Después está Y, que compartió trayectoria universitaria con X, así como varias estancias en países a los que les gusta viajar a los intelectuales, como Polonia o cualquier lugar de la antigua Yugoslavia. Y, sin embargo, vive casi sin darse cuenta fuera del sistema establecido y trabaja por libre, haciendo brillantes trabajos de traducción, que le permiten vivir de sitio en sitio, de Bosnia a Salamanca pasando por Pakistán. Algunos meses le va bien. Otros no llega con sus gastos básicos y se las apaña como puede. En uno de estos períodos, Y también regresa a su casa familiar en la ciudad provinciana donde coincide de nuevo con X.

Z quería ser princesa pero había vivido demasiadas noches largas y conocido a demasiados príncipes como para sentir que podía llevar la corona. Z recordaba con angustia sus aspiraciones artísticas de juventud relacionadas con la escritura, que no desarrolló por dedicarle demasiado tiempo a lanzar una buena trayectoria en la industria de la publicidad, que en el fondo aborrece.
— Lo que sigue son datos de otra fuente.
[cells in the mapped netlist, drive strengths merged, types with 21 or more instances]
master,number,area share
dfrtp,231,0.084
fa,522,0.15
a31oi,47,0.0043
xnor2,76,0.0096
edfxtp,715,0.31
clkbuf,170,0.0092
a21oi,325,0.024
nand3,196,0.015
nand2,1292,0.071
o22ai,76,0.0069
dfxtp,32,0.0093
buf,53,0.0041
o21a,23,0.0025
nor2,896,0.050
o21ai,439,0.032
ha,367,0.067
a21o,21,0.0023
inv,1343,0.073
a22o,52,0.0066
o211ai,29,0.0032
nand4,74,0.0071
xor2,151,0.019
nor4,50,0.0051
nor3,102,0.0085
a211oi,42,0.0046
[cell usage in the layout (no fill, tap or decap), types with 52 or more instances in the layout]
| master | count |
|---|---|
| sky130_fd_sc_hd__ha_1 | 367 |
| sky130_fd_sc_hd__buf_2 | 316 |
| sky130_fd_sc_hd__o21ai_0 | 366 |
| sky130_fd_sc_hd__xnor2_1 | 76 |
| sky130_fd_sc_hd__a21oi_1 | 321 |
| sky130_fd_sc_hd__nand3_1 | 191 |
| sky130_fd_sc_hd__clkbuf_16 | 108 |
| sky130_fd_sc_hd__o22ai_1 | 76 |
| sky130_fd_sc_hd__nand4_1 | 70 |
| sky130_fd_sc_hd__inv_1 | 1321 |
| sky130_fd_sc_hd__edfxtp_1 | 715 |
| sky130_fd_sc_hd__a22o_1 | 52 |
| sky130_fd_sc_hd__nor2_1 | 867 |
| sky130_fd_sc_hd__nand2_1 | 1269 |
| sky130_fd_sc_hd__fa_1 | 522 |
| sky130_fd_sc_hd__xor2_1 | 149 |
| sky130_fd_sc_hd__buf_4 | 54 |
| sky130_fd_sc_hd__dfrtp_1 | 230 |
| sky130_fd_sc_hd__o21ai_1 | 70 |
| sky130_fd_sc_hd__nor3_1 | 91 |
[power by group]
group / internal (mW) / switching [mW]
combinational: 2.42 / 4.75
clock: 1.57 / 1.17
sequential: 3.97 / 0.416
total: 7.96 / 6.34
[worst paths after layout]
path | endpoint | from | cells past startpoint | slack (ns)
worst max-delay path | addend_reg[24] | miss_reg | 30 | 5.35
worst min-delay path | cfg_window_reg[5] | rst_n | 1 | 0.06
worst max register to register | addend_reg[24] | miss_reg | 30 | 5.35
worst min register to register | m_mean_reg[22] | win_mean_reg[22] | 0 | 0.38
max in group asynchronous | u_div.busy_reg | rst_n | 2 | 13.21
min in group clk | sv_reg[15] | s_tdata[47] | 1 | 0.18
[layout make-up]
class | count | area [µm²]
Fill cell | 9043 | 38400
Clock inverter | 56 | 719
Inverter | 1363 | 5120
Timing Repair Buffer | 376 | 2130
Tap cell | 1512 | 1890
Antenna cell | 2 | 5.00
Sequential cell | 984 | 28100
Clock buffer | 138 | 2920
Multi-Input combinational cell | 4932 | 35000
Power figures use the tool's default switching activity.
==> src/rtl/core/itda_pkg.sv <==
`default_nettype none

package itda_pkg;

   localparam int unsigned WordWidth  = 32;
   localparam int unsigned CharWidth  = 8;
   localparam int unsigned DigitCount = 10;
   localparam int unsigned BcdWidth   = 4 * DigitCount;

   localparam logic [CharWidth-1:0] ASCII_ZERO  = 8'd48;
   localparam logic [CharWidth-1:0] ASCII_NINE  = 8'd57;
   localparam logic [CharWidth-1:0] ASCII_MINUS = 8'd45;

   localparam logic KIND_SIGNED   = 1'b0;
   localparam logic KIND_UNSIGNED = 1'b1;

   typedef logic [3:0] digit_type;

endpackage

`default_nettype wire

==> src/rtl/core/int_to_decimal_ascii.sv <==
`default_nettype none

// Converts a 32-bit word, read as signed or unsigned, to decimal ASCII text that leaves
// one character per rsp transfer, most significant digit first, with a leading '-' for
// negative signed values and the last mark on the final character. The block takes one
// number at a time: after a req transfer a shared add-3-and-shift step runs once per
// input bit to form ten BCD digits, leading zero digits are then dropped one per cycle
// (up to nine of them) before the output starts, and the characters follow at one per
// cycle while rsp_ready is high. Dropped zeros and digits always add up to ten, and a
// low rsp_ready stalls the output. A signed zero with precision_zero set gives no
// characters and leaves the block ready in the next cycle.
module int_to_decimal_ascii (
   input  wire logic                           clock,
   input  wire logic                           reset,
   input  wire logic                           req_valid,
   output logic                                req_ready,
   input  wire logic                           req_kind,
   input  wire logic [itda_pkg::WordWidth-1:0] req_value,
   input  wire logic                           req_precision_zero,
   output logic                                rsp_valid,
   input  wire logic                           rsp_ready,
   output logic [itda_pkg::CharWidth-1:0]      rsp_character,
   output logic                                rsp_negative,
   output logic                                rsp_last
);
   import itda_pkg::*;

   localparam logic [1:0] ST_IDLE = 2'd0;
   localparam logic [1:0] ST_CONV = 2'd1;
   localparam logic [1:0] ST_SKIP = 2'd2;
   localparam logic [1:0] ST_EMIT = 2'd3;

   logic [1:0]           state_ff, state_in;
   logic [4:0]           bit_cnt_ff, bit_cnt_in;
   logic [3:0]           ndig_ff, ndig_in;
   logic [WordWidth-1:0] bin_ff, bin_in;
   logic [BcdWidth-1:0]  bcd_ff, bcd_in;
   logic                 neg_ff, neg_in;
   logic                 sign_ff, sign_in;
   logic                 rsp_valid_ff, rsp_valid_in;
   logic [CharWidth-1:0] rsp_char_ff, rsp_char_in;
   logic                 rsp_neg_ff, rsp_neg_in;
   logic                 rsp_last_ff, rsp_last_in;

   logic [BcdWidth-1:0]  bcd_adj;
   logic [WordWidth-1:0] mag;
   logic                 is_neg;
   logic                 out_free;
   digit_type            top_digit;

   always_comb begin
      for (int i = 0; i < DigitCount; i++) begin
         if (bcd_ff[4*i +: 4] >= 4'd5) begin
            bcd_adj[4*i +: 4] = bcd_ff[4*i +: 4] + 4'd3;
         end else begin
            bcd_adj[4*i +: 4] = bcd_ff[4*i +: 4];
         end
      end
   end

   assign is_neg    = (req_kind == KIND_SIGNED) && req_value[WordWidth-1];
   assign mag       = is_neg ? (~req_value + 1'b1) : req_value;
   assign out_free  = !rsp_valid_ff || rsp_ready;
   assign top_digit = bcd_ff[BcdWidth-1 -: 4];

   always_comb begin
      state_in     = state_ff;
      bit_cnt_in   = bit_cnt_ff;
      ndig_in      = ndig_ff;
      bin_in       = bin_ff;
      bcd_in       = bcd_ff;
      neg_in       = neg_ff;
      sign_in      = sign_ff;
      rsp_valid_in = rsp_valid_ff && !rsp_ready;
      rsp_char_in  = rsp_char_ff;
      rsp_neg_in   = rsp_neg_ff;
      rsp_last_in  = rsp_last_ff;
      case (state_ff)
         ST_IDLE: begin
            if (req_valid) begin
               bin_in     = mag;
               bcd_in     = '0;
               neg_in     = is_neg;
               sign_in    = is_neg;
               bit_cnt_in = '0;
               ndig_in    = 4'(DigitCount);
               if (!((req_kind == KIND_SIGNED) && (req_value == '0) && req_precision_zero)) begin
                  state_in = ST_CONV;
               end
            end
         end
         ST_CONV: begin
            bcd_in     = {bcd_adj[BcdWidth-2:0], bin_ff[WordWidth-1]};
            bin_in     = {bin_ff[WordWidth-2:0], 1'b0};
            bit_cnt_in = bit_cnt_ff + 5'd1;
            if (bit_cnt_ff == 5'(WordWidth - 1)) begin
               state_in = ST_SKIP;
            end
         end
         ST_SKIP: begin
            if ((top_digit == 4'd0) && (ndig_ff > 4'd1)) begin
               bcd_in  = {bcd_ff[BcdWidth-5:0], 4'd0};
               ndig_in = ndig_ff - 4'd1;
            end else begin
               state_in = ST_EMIT;
            end
         end
         ST_EMIT: begin
            if (out_free) begin
               rsp_valid_in = 1'b1;
               if (sign_ff) begin
                  rsp_char_in = ASCII_MINUS;
                  rsp_neg_in  = 1'b1;
                  rsp_last_in = 1'b0;
                  sign_in     = 1'b0;
               end else begin
                  rsp_char_in = ASCII_ZERO + CharWidth'(top_digit);
                  rsp_neg_in  = neg_ff;
                  rsp_last_in = (ndig_ff == 4'd1);
                  bcd_in      = {bcd_ff[BcdWidth-5:0], 4'd0};
                  ndig_in     = ndig_ff - 4'd1;
                  if (ndig_ff == 4'd1) begin
                     state_in = ST_IDLE;
                  end
               end
            end
         end
         default: begin
            state_in = ST_IDLE;
         end
      endcase
   end

   always_ff @(posedge clock) begin
      if (reset) begin
         state_ff     <= ST_IDLE;
         rsp_valid_ff <= 1'b0;
         sign_ff      <= 1'b0;
         bit_cnt_ff   <= '0;
         ndig_ff      <= '0;
      end else begin
         state_ff     <= state_in;
         rsp_valid_ff <= rsp_valid_in;
         sign_ff      <= sign_in;
         bit_cnt_ff   <= bit_cnt_in;
         ndig_ff      <= ndig_in;
      end
   end

   always_ff @(posedge clock) begin
      bin_ff      <= bin_in;
      bcd_ff      <= bcd_in;
      neg_ff      <= neg_in;
      rsp_char_ff <= rsp_char_in;
      rsp_neg_ff  <= rsp_neg_in;
      rsp_last_ff <= rsp_last_in;
   end

   assign req_ready     = (state_ff == ST_IDLE);
   assign rsp_valid     = rsp_valid_ff;
   assign rsp_character = rsp_char_ff;
   assign rsp_negative  = rsp_neg_ff;
   assign rsp_last      = rsp_last_ff;

endmodule

`default_nettype wire
[src/design/uf2c_pkg.sv]
// Shared types and constants for the UF2 block checker.
// No dependencies; every other design file uses this package by scoped name.
package uf2c_pkg;

	localparam int INDEX_WIDTH = 16;

	localparam int ADDR_W = 5;

	typedef logic [INDEX_WIDTH-1:0] index_t;

	typedef enum logic [3:0] {
		ST_OK             = 4'd0,
		ST_VALID          = 4'd1,
		ST_EMPTY          = 4'd2,
		ST_BAD_MAGIC      = 4'd3,
		ST_PAYLOAD_BIG    = 4'd4,
		ST_COUNT_MISMATCH = 4'd5,
		ST_CHAIN_BROKEN   = 4'd6,
		ST_FAMILY_CHANGED = 4'd7,
		ST_WRONG_FAMILY   = 4'd8
	} status_t;

	typedef enum logic [2:0] {
		REG_TOTAL_BLOCKS  = 3'd0,
		REG_MAX_PAYLOAD   = 3'd1,
		REG_MAGIC_FIRST   = 3'd2,
		REG_MAGIC_SECOND  = 3'd3,
		REG_MAGIC_FINAL   = 3'd4,
		REG_FAMILY_MASK   = 3'd5,
		REG_REQ_FAMILY    = 3'd6,
		REG_NONE          = 3'd7
	} reg_idx_t;

	localparam logic [15:0] RST_TOTAL_BLOCKS = 16'd0;
	localparam logic [8:0]  RST_MAX_PAYLOAD  = 9'd476;
	localparam logic [31:0] RST_MAGIC_FIRST  = 32'h0A32_4655;
	localparam logic [31:0] RST_MAGIC_SECOND = 32'h9E5D_5157;
	localparam logic [31:0] RST_MAGIC_FINAL  = 32'h0AB1_6F30;
	localparam logic [31:0] RST_FAMILY_MASK  = 32'h0000_2000;
	localparam logic [31:0] RST_REQ_FAMILY   = 32'hE48B_FF56;

	// classified block header, front to back
	typedef struct packed {
		logic        magic_ok;
		logic        size_ok;
		logic        count_ok;
		logic [31:0] family;
		logic [31:0] block_number;
		logic [31:0] target_address;
		logic [31:0] payload_size;
	} cls_t;

	// configuration the back end needs
	typedef struct packed {
		logic [15:0] total_blocks;
		logic [31:0] required_family;
	} back_cfg_t;

	typedef struct packed {
		status_t     status;
		logic [15:0] block_index;
		logic [31:0] image_family;
		logic [31:0] first_address;
		logic [31:0] end_address;
		logic [31:0] payload_total;
	} result_t;

endpackage

[src/design/uf2c_front.sv]
// Front end: configuration registers on the APB-style port and the
// stateless checks of each header. Depends on uf2c_pkg.
module uf2c_front (
	input  logic                       clk,
	input  logic                       arst_n,
	input  logic                       psel,
	input  logic                       penable,
	input  logic                       pwrite,
	input  logic [uf2c_pkg::ADDR_W-1:0] paddr,
	input  logic [31:0]                pwdata,
	output logic [31:0]                prdata,
	input  logic [31:0]                start_word_a,
	input  logic [31:0]                start_word_b,
	input  logic [31:0]                block_flags,
	input  logic [31:0]                target_address,
	input  logic [31:0]                payload_size,
	input  logic [31:0]                block_number,
	input  logic [31:0]                block_total,
	input  logic [31:0]                family_or_size,
	input  logic [31:0]                end_word,
	output uf2c_pkg::cls_t             cls,
	output uf2c_pkg::back_cfg_t        back_cfg
);

	logic [15:0] total_blocks_q;
	logic [8:0]  max_payload_q;
	logic [31:0] magic_first_q;
	logic [31:0] magic_second_q;
	logic [31:0] magic_final_q;
	logic [31:0] family_mask_q;
	logic [31:0] req_family_q;

	uf2c_pkg::reg_idx_t reg_sel;
	logic               wr_req;

	assign reg_sel = uf2c_pkg::reg_idx_t'(paddr[uf2c_pkg::ADDR_W-1:2]);
	assign wr_req  = psel && penable && pwrite;

	always_ff @(posedge clk or negedge arst_n) begin
		if (!arst_n) begin
			total_blocks_q <= uf2c_pkg::RST_TOTAL_BLOCKS;
			max_payload_q  <= uf2c_pkg::RST_MAX_PAYLOAD;
			magic_first_q  <= uf2c_pkg::RST_MAGIC_FIRST;
			magic_second_q <= uf2c_pkg::RST_MAGIC_SECOND;
			magic_final_q  <= uf2c_pkg::RST_MAGIC_FINAL;
			family_mask_q  <= uf2c_pkg::RST_FAMILY_MASK;
			req_family_q   <= uf2c_pkg::RST_REQ_FAMILY;
		end else if (wr_req) begin
			unique case (reg_sel)
				uf2c_pkg::REG_TOTAL_BLOCKS: total_blocks_q <= pwdata[15:0];
				uf2c_pkg::REG_MAX_PAYLOAD:  max_payload_q  <= pwdata[8:0];
				uf2c_pkg::REG_MAGIC_FIRST:  magic_first_q  <= pwdata;
				uf2c_pkg::REG_MAGIC_SECOND: magic_second_q <= pwdata;
				uf2c_pkg::REG_MAGIC_FINAL:  magic_final_q  <= pwdata;
				uf2c_pkg::REG_FAMILY_MASK:  family_mask_q  <= pwdata;
				uf2c_pkg::REG_REQ_FAMILY:   req_family_q   <= pwdata;
				default: ;
			endcase
		end
	end

	always_comb begin
		unique case (reg_sel)
			uf2c_pkg::REG_TOTAL_BLOCKS: prdata = {16'd0, total_blocks_q};
			uf2c_pkg::REG_MAX_PAYLOAD:  prdata = {23'd0, max_payload_q};
			uf2c_pkg::REG_MAGIC_FIRST:  prdata = magic_first_q;
			uf2c_pkg::REG_MAGIC_SECOND: prdata = magic_second_q;
			uf2c_pkg::REG_MAGIC_FINAL:  prdata = magic_final_q;
			uf2c_pkg::REG_FAMILY_MASK:  prdata = family_mask_q;
			uf2c_pkg::REG_REQ_FAMILY:   prdata = req_family_q;
			default:                    prdata = 32'd0;
		endcase
	end

	always_comb begin
		cls.magic_ok       = (start_word_a == magic_first_q) &&
		                     (start_word_b == magic_second_q) &&
		                     (end_word == magic_final_q);
		cls.size_ok        = payload_size <= {23'd0, max_payload_q};
		cls.count_ok       = block_total == {16'd0, total_blocks_q};
		// any flag bit that is also set in the family mask marks the last word as a family id
		cls.family         = ((block_flags & family_mask_q) != 32'd0) ? family_or_size : 32'd0;
		cls.block_number   = block_number;
		cls.target_address = target_address;
		cls.payload_size   = payload_size;
	end

	assign back_cfg.total_blocks    = total_blocks_q;
	assign back_cfg.required_family = req_family_q;

endmodule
Finalmente, por distintas circunstancias más personales que profesionales, Z es despedida de su trabajo y se queda súbitamente medio arruinada en esta ciudad en la que hace años conoció a X, al que invitó a muchas cañas en sus años más escasos, y que a su vez le presentó a Y.

Así fue como estos tres elementos coinciden en el espacio tiempo y entablan una amistad de años. Tras una estancia en Marruecos, Y vuelve a otra vez a su ciudad. Cansado de los juicios de una familia tradicional, se queda temporalmente en casa de X, que está deprimido y necesita cerca un amigo de toda la vida, y le ofrece la habitación de invitados a cambio de compartir los gastos de luz y agua. Z, tras su despido, se fue a vivir con el novio de turno, que resultó no ser lo que parecía cuando ella pasó a depender de él mientras buscaba otro trabajo y que acabó maltratándola en un amplio sentido. Así es como Z también acabó en casa de X durante varios días, permitiéndole a él una exaltación sobre sus principios feministas, mientras ella, destrozada, buscaba una habitación con sus ahorros simbólicos.

En estos 5 días en los que X, Y y Z comparten un piso, X marca una única norma como muestra de su espíritu libre: no tocar el mechero blanco de encender la cocina. Sin embargo, al poco tiempo, comienzan a aparecer otras, como no acaparar el salón durante el día, no fumar dentro de casa o apagar religiosamente las regletas de los enchufes si no están siendo utilizadas. Y y Z hacen planes por su cuenta mientras X trabaja. X se siente excluido y piensa que Y y Z no están siendo todo lo agradecidos y respetuosos que deberían ser con ÉL y con SU casa. El tufo de superioridad moral de quien cumple las normas establecidas por el sistema y considera que los que no lo hacen merecen sus consecuencias aparece en escena. Y se comporta como un vago y no tiene aspiraciones, Z sale demasiado y con demasiados, piensa X.

Y y Z invitan una tarde a W a tomar un café en el piso cuando, de repente, X llega y comienza a comportarse de forma extraña. Al quedarse solos, X les acusa de aprovechados por traer a casa a una persona ajena sin pedirle permiso a él, el dueño legítimo del apartamento. Tras una tensa discusión bien anudada con la cuerda del agradecimiento y con el derecho intrínseco que ésta le otorga a X para vomitar sus juicios varios, ambos deciden adelantar la mudanza a la habitación que Z acaba de alquilar. X se queda allí, sintiéndose una víctima de esos amigos oportunistas, pero con su pendiente y el mechero blanco en su sitio.

No hay nada en la nevera ni nada cercano abierto en ese momento, sólo el maldito Corte Inglés, al que Y y Z llegan después del traslado, ya de noche y sin un duro. Nada más entrar, la megafonía anuncia el cierre inminente del establecimiento.

-¿No cerráis a las 22:00? -Le pregunta Z a una dependienta.

-A las 21:30 en invierno.

-Vámonos Z, que de aquí también nos echan.